## RECORD EXTRACTS

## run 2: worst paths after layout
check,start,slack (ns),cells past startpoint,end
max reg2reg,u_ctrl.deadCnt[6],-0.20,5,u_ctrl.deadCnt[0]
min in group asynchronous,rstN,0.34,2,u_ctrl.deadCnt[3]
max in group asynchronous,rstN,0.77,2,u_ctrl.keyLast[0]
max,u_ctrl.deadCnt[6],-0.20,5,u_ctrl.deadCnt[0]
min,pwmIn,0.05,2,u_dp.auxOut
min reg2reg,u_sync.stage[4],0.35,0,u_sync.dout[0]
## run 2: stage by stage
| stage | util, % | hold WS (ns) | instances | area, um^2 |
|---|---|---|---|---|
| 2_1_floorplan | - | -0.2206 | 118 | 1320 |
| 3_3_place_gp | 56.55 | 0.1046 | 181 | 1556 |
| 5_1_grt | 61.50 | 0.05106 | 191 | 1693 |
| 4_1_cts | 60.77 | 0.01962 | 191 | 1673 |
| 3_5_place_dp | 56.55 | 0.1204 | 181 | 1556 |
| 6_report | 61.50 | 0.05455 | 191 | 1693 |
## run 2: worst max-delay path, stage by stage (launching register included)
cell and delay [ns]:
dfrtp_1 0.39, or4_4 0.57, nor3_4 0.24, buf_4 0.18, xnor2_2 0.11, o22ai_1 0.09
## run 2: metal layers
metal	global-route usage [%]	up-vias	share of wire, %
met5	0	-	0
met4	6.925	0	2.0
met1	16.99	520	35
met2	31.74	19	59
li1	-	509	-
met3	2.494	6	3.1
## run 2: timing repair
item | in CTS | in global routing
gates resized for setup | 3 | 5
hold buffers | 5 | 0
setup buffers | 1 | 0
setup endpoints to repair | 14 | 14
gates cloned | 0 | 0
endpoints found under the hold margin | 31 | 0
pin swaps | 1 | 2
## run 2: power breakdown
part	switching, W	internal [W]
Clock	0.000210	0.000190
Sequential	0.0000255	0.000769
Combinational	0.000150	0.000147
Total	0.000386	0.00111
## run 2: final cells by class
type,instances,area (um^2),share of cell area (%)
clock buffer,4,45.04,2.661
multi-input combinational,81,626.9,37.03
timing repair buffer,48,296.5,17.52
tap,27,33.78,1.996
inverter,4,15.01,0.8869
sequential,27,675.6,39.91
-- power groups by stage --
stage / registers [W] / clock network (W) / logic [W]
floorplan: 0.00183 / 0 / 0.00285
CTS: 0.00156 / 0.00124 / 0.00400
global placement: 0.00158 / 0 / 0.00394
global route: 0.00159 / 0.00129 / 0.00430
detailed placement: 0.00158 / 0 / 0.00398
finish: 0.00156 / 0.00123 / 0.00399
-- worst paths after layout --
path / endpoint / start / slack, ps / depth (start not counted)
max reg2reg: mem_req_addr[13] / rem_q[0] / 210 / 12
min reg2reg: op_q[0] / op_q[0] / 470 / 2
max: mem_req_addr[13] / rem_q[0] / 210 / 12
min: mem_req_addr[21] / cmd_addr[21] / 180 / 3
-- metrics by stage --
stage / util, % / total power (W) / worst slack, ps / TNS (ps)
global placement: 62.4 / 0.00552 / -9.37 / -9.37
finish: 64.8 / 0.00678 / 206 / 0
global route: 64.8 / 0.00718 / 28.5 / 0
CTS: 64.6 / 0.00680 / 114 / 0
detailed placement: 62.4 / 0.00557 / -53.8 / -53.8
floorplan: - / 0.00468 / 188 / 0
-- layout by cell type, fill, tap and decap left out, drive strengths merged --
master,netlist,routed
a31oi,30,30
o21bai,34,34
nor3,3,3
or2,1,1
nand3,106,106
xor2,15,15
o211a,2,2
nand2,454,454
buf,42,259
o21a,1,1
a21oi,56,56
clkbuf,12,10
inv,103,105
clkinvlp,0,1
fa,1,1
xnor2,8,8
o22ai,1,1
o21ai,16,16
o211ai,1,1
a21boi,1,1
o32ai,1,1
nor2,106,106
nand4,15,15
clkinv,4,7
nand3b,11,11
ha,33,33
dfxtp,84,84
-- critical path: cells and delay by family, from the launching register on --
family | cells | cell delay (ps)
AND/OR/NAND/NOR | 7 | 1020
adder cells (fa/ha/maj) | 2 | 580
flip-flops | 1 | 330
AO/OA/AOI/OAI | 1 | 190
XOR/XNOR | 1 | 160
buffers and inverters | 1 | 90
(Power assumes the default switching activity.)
===== src/rtl/pack_sat_pkg.sv =====
package pack_sat_pkg;
  typedef enum logic {
    RANGE_SIGNED   = 1'b0,
    RANGE_UNSIGNED = 1'b1
  } range_mode_e;
endpackage


===== src/rtl/pack_sat_pos_check.sv =====
module pack_sat_pos_check
  import pack_sat_pkg::*;
#(
  parameter int LANE_W = 16,
  parameter int POS_W  = 5
) (
  input  range_mode_e       mode,
  input  logic [POS_W-1:0]  sat_pos,
  output logic              legal
);
  localparam int MAX_SIGNED   = LANE_W;
  localparam int MAX_UNSIGNED = LANE_W - 1;

  always_comb begin
    if (mode == RANGE_UNSIGNED)
      legal = (32'(sat_pos) <= MAX_UNSIGNED);
    else
      legal = (sat_pos != '0) && (32'(sat_pos) <= MAX_SIGNED);
  end
endmodule


===== src/rtl/pack_sat_lane.sv =====
module pack_sat_lane
  import pack_sat_pkg::*;
#(
  parameter int LANE_W = 16,
  parameter int POS_W  = 5
) (
  input  logic [LANE_W-1:0] lane_in,
  input  range_mode_e       mode,
  input  logic [POS_W-1:0]  sat_pos,
  output logic [LANE_W-1:0] lane_out,
  output logic              clamped
);
  localparam int EW = LANE_W + 2;

  logic signed [EW-1:0] x_ext;
  logic signed [EW-1:0] hi_b;
  logic signed [EW-1:0] lo_b;
  logic        [POS_W-1:0] shamt;
  logic        [EW-1:0] pow2;

  always_comb begin
    x_ext = EW'($signed(lane_in));
    shamt = (mode == RANGE_UNSIGNED) ? sat_pos : (sat_pos - POS_W'(1));
    pow2  = EW'(1) << shamt;
    hi_b  = $signed(pow2 - EW'(1));
    if (mode == RANGE_UNSIGNED)
      lo_b = '0;
    else
      lo_b = $signed(EW'(0) - pow2);

    if (x_ext > hi_b) begin
      lane_out = hi_b[LANE_W-1:0];
      clamped  = 1'b1;
    end else if (x_ext < lo_b) begin
      lane_out = lo_b[LANE_W-1:0];
      clamped  = 1'b1;
    end else begin
      lane_out = lane_in;
      clamped  = 1'b0;
    end
  end
endmodule


===== src/rtl/pack_sat_unit.sv =====
module pack_sat_unit
  import pack_sat_pkg::*;
#(
  parameter int LANE_W = 16,
  parameter int LANES  = 2,
  parameter int POS_W  = $clog2(LANE_W) + 1
) (
  input  logic                    clk,
  input  logic                    rst,
  input  logic                    in_valid,
  input  logic                    exec_en,
  input  logic                    mode_uns,
  input  logic [POS_W-1:0]        sat_pos,
  input  logic [LANE_W*LANES-1:0] operand,
  input  logic                    flag_clr,
  output logic                    out_valid,
  output logic [LANE_W*LANES-1:0] out_data,
  output logic                    sat_flag,
  output logic                    bad_pos
);
  localparam int DW = LANE_W * LANES;

  range_mode_e    mode;
  logic           pos_ok;
  logic           fire;
  logic [DW-1:0]  packed_res;
  logic [LANES-1:0] lane_hit;

  assign mode = range_mode_e'(mode_uns);
  assign fire = in_valid & exec_en;

  pack_sat_pos_check #(.LANE_W(LANE_W), .POS_W(POS_W)) u_pos (
    .mode    (mode),
    .sat_pos (sat_pos),
    .legal   (pos_ok)
  );

  for (genvar g = 0; g < LANES; g++) begin : g_lane
    pack_sat_lane #(.LANE_W(LANE_W), .POS_W(POS_W)) u_lane (
      .lane_in  (operand[g*LANE_W +: LANE_W]),
      .mode     (mode),
      .sat_pos  (sat_pos),
      .lane_out (packed_res[g*LANE_W +: LANE_W]),
      .clamped  (lane_hit[g])
    );
  end

  always_ff @(posedge clk) begin
    if (rst) begin
      out_valid <= 1'b0;
      out_data  <= '0;
      bad_pos   <= 1'b0;
      sat_flag  <= 1'b0;
    end else begin
      out_valid <= fire;
      bad_pos   <= fire & ~pos_ok;
      if (fire)
        out_data <= pos_ok ? packed_res : operand;
      if (fire && pos_ok && (|lane_hit))
        sat_flag <= 1'b1;
      else if (flag_clr)
        sat_flag <= 1'b0;
    end
  end
endmodule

## EXERCISE BRIEF
Copy the records above exactly, beginning at the line that contains "type,instances,area (um^2),share of" and stopping after the line that contains "stage / registers".

## RESULT OF THIS EXERCISE
type,instances,area (um^2),share of cell area (%)
clock buffer,4,45.04,2.661
multi-input combinational,81,626.9,37.03
timing repair buffer,48,296.5,17.52
tap,27,33.78,1.996
inverter,4,15.01,0.8869
sequential,27,675.6,39.91
-- power groups by stage --
stage / registers [W] / clock network (W) / logic [W]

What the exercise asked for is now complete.